§ Your objective: From the entries below, output the line with "area share (%)" and each following line up to and including the line with "[final cells by class]", exactly as written.

┌─ Study material

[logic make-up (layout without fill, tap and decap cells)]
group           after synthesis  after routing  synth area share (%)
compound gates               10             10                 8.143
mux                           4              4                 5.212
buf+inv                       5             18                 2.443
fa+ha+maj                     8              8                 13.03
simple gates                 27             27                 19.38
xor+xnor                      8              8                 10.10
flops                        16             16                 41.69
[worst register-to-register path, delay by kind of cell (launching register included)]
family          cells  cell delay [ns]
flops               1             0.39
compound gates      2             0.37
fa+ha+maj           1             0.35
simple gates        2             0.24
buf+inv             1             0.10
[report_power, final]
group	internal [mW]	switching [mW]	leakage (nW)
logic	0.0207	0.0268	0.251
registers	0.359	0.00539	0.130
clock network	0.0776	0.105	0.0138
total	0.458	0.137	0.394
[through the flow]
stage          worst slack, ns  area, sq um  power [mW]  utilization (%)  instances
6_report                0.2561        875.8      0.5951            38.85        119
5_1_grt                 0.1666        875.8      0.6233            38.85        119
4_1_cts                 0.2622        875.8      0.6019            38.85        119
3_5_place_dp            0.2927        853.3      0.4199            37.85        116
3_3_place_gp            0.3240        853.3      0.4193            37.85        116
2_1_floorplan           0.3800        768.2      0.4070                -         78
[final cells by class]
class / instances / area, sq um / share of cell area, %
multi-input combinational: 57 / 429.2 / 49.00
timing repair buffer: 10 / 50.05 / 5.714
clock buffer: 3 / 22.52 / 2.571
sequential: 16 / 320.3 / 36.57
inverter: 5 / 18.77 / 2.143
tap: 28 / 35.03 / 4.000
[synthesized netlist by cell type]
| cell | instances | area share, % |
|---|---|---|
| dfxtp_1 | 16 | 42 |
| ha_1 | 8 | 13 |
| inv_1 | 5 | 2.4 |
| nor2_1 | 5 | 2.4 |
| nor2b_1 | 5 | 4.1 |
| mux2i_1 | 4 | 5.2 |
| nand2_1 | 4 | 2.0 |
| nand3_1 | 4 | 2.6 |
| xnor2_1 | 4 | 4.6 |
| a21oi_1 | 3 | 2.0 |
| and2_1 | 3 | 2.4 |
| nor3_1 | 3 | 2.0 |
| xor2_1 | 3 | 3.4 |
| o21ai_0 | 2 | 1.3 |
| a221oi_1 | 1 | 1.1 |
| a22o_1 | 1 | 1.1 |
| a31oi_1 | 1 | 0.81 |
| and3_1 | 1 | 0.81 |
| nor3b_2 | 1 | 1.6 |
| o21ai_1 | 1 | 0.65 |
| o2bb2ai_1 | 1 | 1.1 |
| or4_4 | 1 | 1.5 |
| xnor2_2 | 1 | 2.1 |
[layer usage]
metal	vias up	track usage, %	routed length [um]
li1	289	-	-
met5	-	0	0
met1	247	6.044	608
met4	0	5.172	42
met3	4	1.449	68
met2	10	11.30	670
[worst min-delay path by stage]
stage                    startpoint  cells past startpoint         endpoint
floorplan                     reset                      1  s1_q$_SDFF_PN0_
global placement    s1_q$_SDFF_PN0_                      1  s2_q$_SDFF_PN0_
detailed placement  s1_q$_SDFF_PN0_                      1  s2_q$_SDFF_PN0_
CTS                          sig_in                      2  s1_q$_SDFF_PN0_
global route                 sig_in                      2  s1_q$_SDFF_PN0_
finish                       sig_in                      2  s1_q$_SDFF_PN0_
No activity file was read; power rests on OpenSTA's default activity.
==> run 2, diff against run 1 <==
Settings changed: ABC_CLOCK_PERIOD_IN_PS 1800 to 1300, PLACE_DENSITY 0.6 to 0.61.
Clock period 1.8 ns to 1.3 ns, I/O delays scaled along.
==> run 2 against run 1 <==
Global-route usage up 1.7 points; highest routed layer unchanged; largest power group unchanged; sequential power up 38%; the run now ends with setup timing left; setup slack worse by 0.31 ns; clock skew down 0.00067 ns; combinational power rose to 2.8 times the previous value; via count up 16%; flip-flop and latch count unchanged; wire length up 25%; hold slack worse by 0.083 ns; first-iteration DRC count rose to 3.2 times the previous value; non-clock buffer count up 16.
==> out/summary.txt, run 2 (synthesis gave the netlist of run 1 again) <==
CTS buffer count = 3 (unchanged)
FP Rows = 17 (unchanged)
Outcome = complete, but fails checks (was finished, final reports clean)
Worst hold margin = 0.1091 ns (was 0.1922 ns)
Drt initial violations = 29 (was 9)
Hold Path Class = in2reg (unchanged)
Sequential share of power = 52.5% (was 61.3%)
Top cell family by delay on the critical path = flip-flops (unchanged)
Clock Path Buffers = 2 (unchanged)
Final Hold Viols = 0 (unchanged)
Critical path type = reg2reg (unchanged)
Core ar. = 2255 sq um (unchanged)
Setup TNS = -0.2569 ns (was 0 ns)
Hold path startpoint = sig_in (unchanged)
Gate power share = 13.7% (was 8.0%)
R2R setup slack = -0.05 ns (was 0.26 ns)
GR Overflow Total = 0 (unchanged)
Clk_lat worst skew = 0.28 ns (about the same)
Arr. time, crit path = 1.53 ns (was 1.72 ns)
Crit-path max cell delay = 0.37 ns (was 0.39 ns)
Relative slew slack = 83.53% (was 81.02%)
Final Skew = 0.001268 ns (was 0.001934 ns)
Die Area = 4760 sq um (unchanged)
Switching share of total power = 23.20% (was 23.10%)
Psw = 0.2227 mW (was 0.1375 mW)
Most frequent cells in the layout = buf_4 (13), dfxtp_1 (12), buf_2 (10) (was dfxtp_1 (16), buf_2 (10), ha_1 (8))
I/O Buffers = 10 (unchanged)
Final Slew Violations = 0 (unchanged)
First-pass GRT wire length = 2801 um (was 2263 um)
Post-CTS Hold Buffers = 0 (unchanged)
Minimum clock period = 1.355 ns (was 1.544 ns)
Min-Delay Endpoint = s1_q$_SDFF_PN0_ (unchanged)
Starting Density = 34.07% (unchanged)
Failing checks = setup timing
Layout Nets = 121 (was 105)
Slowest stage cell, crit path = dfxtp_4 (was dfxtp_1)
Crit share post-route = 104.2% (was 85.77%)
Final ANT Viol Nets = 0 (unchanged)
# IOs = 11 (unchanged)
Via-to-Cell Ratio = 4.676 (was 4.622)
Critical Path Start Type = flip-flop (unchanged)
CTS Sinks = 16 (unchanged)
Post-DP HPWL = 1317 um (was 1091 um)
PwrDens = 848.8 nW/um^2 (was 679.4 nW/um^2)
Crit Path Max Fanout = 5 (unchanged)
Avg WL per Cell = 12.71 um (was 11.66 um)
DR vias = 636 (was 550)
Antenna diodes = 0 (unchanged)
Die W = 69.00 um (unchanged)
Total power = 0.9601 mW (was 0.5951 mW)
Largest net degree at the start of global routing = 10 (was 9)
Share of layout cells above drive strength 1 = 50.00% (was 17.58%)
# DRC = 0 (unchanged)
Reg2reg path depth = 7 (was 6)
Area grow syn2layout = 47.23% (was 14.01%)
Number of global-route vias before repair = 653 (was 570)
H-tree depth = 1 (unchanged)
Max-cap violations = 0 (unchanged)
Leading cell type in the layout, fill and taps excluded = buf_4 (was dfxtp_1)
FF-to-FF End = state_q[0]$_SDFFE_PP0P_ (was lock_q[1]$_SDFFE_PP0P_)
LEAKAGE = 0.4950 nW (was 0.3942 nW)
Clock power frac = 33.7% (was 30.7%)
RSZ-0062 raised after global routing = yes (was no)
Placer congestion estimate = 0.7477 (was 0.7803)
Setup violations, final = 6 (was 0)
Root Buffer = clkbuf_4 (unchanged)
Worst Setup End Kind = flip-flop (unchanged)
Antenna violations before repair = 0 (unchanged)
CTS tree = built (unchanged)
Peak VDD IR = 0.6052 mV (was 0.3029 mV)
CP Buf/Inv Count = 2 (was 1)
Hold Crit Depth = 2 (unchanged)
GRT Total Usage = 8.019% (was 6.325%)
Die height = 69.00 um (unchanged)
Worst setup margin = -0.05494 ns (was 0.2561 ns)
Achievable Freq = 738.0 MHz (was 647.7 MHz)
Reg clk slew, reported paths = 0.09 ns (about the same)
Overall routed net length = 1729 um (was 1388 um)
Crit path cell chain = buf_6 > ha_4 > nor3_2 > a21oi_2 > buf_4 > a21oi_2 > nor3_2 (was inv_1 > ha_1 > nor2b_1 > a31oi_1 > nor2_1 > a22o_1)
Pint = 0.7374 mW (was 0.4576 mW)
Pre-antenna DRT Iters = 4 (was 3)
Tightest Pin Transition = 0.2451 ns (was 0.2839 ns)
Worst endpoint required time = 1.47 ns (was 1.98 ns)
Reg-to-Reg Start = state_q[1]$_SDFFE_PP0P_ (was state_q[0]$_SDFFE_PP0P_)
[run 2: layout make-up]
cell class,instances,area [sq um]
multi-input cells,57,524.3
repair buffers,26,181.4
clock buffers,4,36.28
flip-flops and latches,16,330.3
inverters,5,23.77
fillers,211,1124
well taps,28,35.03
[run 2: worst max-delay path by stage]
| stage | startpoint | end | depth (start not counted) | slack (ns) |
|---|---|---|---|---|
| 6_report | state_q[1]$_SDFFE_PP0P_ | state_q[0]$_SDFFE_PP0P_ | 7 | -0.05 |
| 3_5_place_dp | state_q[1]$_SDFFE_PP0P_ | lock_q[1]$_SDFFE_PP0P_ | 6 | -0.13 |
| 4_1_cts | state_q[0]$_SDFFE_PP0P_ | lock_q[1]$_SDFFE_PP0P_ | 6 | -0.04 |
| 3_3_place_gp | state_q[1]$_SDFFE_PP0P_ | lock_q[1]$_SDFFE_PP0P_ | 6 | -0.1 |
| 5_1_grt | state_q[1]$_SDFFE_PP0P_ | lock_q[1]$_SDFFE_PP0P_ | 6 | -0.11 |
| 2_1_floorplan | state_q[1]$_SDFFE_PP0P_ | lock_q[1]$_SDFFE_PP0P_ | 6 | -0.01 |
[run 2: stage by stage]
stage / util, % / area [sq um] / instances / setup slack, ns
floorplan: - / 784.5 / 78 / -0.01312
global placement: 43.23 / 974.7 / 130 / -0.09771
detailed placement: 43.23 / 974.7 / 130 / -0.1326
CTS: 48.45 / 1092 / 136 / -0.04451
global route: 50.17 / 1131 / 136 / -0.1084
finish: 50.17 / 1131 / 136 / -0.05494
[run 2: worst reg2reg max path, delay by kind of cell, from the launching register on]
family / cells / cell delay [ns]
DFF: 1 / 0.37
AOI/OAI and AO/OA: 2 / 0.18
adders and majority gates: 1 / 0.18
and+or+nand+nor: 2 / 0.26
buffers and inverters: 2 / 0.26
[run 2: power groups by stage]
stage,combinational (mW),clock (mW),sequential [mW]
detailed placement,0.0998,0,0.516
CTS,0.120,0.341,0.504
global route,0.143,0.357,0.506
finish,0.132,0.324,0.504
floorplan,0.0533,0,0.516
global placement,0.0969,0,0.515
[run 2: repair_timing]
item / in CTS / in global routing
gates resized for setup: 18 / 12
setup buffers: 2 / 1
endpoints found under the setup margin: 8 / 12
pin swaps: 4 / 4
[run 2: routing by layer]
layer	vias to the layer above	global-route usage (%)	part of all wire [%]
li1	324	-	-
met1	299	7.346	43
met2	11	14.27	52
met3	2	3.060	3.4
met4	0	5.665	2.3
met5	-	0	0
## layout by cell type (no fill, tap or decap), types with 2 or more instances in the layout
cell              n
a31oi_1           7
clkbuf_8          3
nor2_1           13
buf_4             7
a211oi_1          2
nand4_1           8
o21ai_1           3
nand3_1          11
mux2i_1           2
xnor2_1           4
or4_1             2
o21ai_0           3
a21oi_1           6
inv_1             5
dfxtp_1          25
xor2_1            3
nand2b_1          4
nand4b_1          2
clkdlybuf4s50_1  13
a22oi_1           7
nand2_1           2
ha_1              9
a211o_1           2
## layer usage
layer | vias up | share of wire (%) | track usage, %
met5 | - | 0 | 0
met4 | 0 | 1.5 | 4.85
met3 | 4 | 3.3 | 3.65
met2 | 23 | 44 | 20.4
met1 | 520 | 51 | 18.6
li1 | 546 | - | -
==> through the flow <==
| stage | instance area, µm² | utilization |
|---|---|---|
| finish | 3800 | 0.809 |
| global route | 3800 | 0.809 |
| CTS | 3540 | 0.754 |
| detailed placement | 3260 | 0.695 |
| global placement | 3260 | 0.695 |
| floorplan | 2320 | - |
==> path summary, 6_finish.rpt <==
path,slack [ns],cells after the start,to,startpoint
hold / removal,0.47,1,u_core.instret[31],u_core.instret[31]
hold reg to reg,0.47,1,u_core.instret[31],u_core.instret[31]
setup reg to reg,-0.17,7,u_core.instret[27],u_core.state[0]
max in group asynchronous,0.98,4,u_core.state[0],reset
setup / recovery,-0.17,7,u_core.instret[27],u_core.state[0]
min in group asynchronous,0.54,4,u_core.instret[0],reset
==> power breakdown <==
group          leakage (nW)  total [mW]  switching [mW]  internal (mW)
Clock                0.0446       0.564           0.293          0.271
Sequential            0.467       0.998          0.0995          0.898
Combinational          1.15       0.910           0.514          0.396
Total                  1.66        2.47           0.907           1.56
File: src/rtl/td4_prog_loader.sv
`default_nettype none
// ============================================================================
// Module   : td4_prog_loader
// Purpose  : Program memory and load/run controller for a TD4-class 4-bit CPU.
//            A byte-stream loader fills a 16x8 program memory. The CPU then
//            fetches combinationally from it through regPC. A small FSM
//            (IDLE / LOAD / RUN) sequences loading and supervises execution
//            through cpu_clr and cpu_en.
// Revision : 1.0 - initial release
// ----------------------------------------------------------------------------
// Ports
//   clk        in   1  single clock, rising edge
//   clr        in   1  synchronous active-high reset
//   ld_start   in   1  one-cycle pulse, begin a program load
//   ld_valid   in   1  loader byte valid
//   ld_data    in   8  program byte ([7:4] opcode, [3:0] immediate)
//   ld_ready   out  1  loader byte accept-ready (high only in LOAD)
//   run        in   1  level, free-run the CPU
//   step       in   1  one-cycle pulse, advance CPU one instruction
//   regPC      in   4  CPU program counter
//   CMD        out  4  opcode field of mem[regPC]
//   DATA       out  4  immediate field of mem[regPC]
//   cpu_clr    out  1  active-low CPU clear (released only in RUN)
//   cpu_en     out  1  registered CPU advance strobe
//   ld_done    out  1  one-cycle pulse after the 16th byte is accepted
//   state      out  2  FSM state: 0 IDLE, 1 LOAD, 2 RUN
//   checksum   out  8  modulo-256 sum of bytes accepted in the current load
// ----------------------------------------------------------------------------
// Build option
//   PROG_CHECKSUM_EN : when defined, checksum accumulates accepted bytes.
//                      When undefined, checksum is tied to 8'h00 and no adder
//                      is built.
// ============================================================================
module td4_prog_loader (
  input  logic       clk,
  input  logic       clr,
  input  logic       ld_start,
  input  logic       ld_valid,
  input  logic [7:0] ld_data,
  output logic       ld_ready,
  input  logic       run,
  input  logic       step,
  input  logic [3:0] regPC,
  output logic [3:0] CMD,
  output logic [3:0] DATA,
  output logic       cpu_clr,
  output logic       cpu_en,
  output logic       ld_done,
  output logic [1:0] state,
  output logic [7:0] checksum
);

  // --------------------------------------------------------------------------
  // State encoding
  // --------------------------------------------------------------------------
  localparam logic [1:0] c_ST_IDLE = 2'd0;
  localparam logic [1:0] c_ST_LOAD = 2'd1;
  localparam logic [1:0] c_ST_RUN  = 2'd2;

  localparam logic [3:0] c_WPTR_LAST = 4'd15;

  // --------------------------------------------------------------------------
  // Declarations
  // --------------------------------------------------------------------------
  logic [1:0] state_q;
  logic [1:0] state_d;
  logic [3:0] wptr_q;
  logic [7:0] mem_q [16];
  logic       cpu_en_q;
  logic       ld_done_q;

  logic       w_ld_ready;
  logic       w_cpu_clr;
  logic       w_accept;
  logic       w_last;
  logic       w_load_entry;
  logic [7:0] w_fetch;

  // --------------------------------------------------------------------------
  // Handshake decode
  // --------------------------------------------------------------------------
  assign w_accept     = ld_valid & w_ld_ready;
  assign w_last       = w_accept & (wptr_q == c_WPTR_LAST);
  // Entry into LOAD can come from IDLE or RUN; both restart the pointer.
  assign w_load_entry = (state_q != c_ST_LOAD) & (state_d == c_ST_LOAD);

  // --------------------------------------------------------------------------
  // FSM: state register
  // --------------------------------------------------------------------------
  always_ff @(posedge clk) begin
    if (clr) begin
      state_q <= c_ST_IDLE;
    end else begin
      state_q <= state_d;
    end
  end

  // --------------------------------------------------------------------------
  // FSM: next-state logic
  // --------------------------------------------------------------------------
  always_comb begin
    state_d = state_q;
    case (state_q)
      c_ST_IDLE: begin
        // A load request wins over a coincident run/step.
        if (ld_start) begin
          state_d = c_ST_LOAD;
        end else if (run | step) begin
          state_d = c_ST_RUN;
        end
      end
      c_ST_LOAD: begin
        // ld_start is deliberately ignored here; the load only ends on
        // the 16th accepted byte or on reset.
        if (w_last) begin
          state_d = c_ST_IDLE;
        end
      end
      c_ST_RUN: begin
        if (ld_start) begin
          state_d = c_ST_LOAD;
        end
      end
      default: begin
        // Unused encoding recovers to IDLE on the next edge.
        state_d = c_ST_IDLE;
      end
    endcase
  end

  // --------------------------------------------------------------------------
  // FSM: output logic
  // --------------------------------------------------------------------------
  always_comb begin
    w_ld_ready = 1'b0;
    w_cpu_clr  = 1'b0;
    case (state_q)
      c_ST_LOAD: w_ld_ready = 1'b1;
      c_ST_RUN:  w_cpu_clr  = 1'b1;
      default: begin
        w_ld_ready = 1'b0;
        w_cpu_clr  = 1'b0;
      end
    endcase
  end

  // --------------------------------------------------------------------------
  // Write pointer
  // --------------------------------------------------------------------------
  always_ff @(posedge clk) begin
    if (clr) begin
      wptr_q <= 4'd0;
    end else if (w_load_entry) begin
      wptr_q <= 4'd0;
    end else if (w_accept) begin
      // The roll-over 15 -> 0 coincides with leaving LOAD, so it never
      // wraps inside a load.
      wptr_q <= wptr_q + 4'd1;
    end
  end

  // --------------------------------------------------------------------------
  // Program memory: reset-clearable register file, combinational read
  // --------------------------------------------------------------------------
  always_ff @(posedge clk) begin
    if (clr) begin
      for (int i = 0; i < 16; i++) begin
        mem_q[i] <= 8'h00;
      end
    end else if (w_accept) begin
      mem_q[wptr_q] <= ld_data;
    end
  end

  assign w_fetch = mem_q[regPC];
  assign CMD     = w_fetch[7:4];
  assign DATA    = w_fetch[3:0];

  // --------------------------------------------------------------------------
  // CPU advance strobe and load-done pulse
  // --------------------------------------------------------------------------
  // cpu_en is qualified by the state being entered, not the current state.
  // A step taken in IDLE therefore yields its strobe in the first RUN cycle.
  // A run/step coinciding with a load request in RUN yields no strobe, so
  // cpu_en is never seen outside RUN.
  always_ff @(posedge clk) begin
    if (clr) begin
      cpu_en_q  <= 1'b0;
      ld_done_q <= 1'b0;
    end else begin
      cpu_en_q  <= (state_d == c_ST_RUN) & (run | step);
      ld_done_q <= w_last;
    end
  end

  // --------------------------------------------------------------------------
  // Optional load checksum
  // --------------------------------------------------------------------------
`ifdef PROG_CHECKSUM_EN
  logic [7:0] checksum_q;

  always_ff @(posedge clk) begin
    if (clr) begin
      checksum_q <= 8'h00;
    end else if (w_load_entry) begin
      checksum_q <= 8'h00;
    end else if (w_accept) begin
      checksum_q <= checksum_q + ld_data;
    end
  end

  assign checksum = checksum_q;
`else
  assign checksum = 8'h00;
`endif

  // --------------------------------------------------------------------------
  // Output assignments
  // --------------------------------------------------------------------------
  assign ld_ready = w_ld_ready;
  assign cpu_clr  = w_cpu_clr;
  assign cpu_en   = cpu_en_q;
  assign ld_done  = ld_done_q;
  assign state    = state_q;

endmodule
`default_nettype wire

└─

§ Task answer:
group           after synthesis  after routing  synth area share (%)
compound gates               10             10                 8.143
mux                           4              4                 5.212
buf+inv                       5             18                 2.443
fa+ha+maj                     8              8                 13.03
simple gates                 27             27                 19.38
xor+xnor                      8              8                 10.10
flops                        16             16                 41.69
[worst register-to-register path, delay by kind of cell (launching register included)]
family          cells  cell delay [ns]
flops               1             0.39
compound gates      2             0.37
fa+ha+maj           1             0.35
simple gates        2             0.24
buf+inv             1             0.10
[report_power, final]
group	internal [mW]	switching [mW]	leakage (nW)
logic	0.0207	0.0268	0.251
registers	0.359	0.00539	0.130
clock network	0.0776	0.105	0.0138
total	0.458	0.137	0.394
[through the flow]
stage          worst slack, ns  area, sq um  power [mW]  utilization (%)  instances
6_report                0.2561        875.8      0.5951            38.85        119
5_1_grt                 0.1666        875.8      0.6233            38.85        119
4_1_cts                 0.2622        875.8      0.6019            38.85        119
3_5_place_dp            0.2927        853.3      0.4199            37.85        116
3_3_place_gp            0.3240        853.3      0.4193            37.85        116
2_1_floorplan           0.3800        768.2      0.4070                -         78
[final cells by class]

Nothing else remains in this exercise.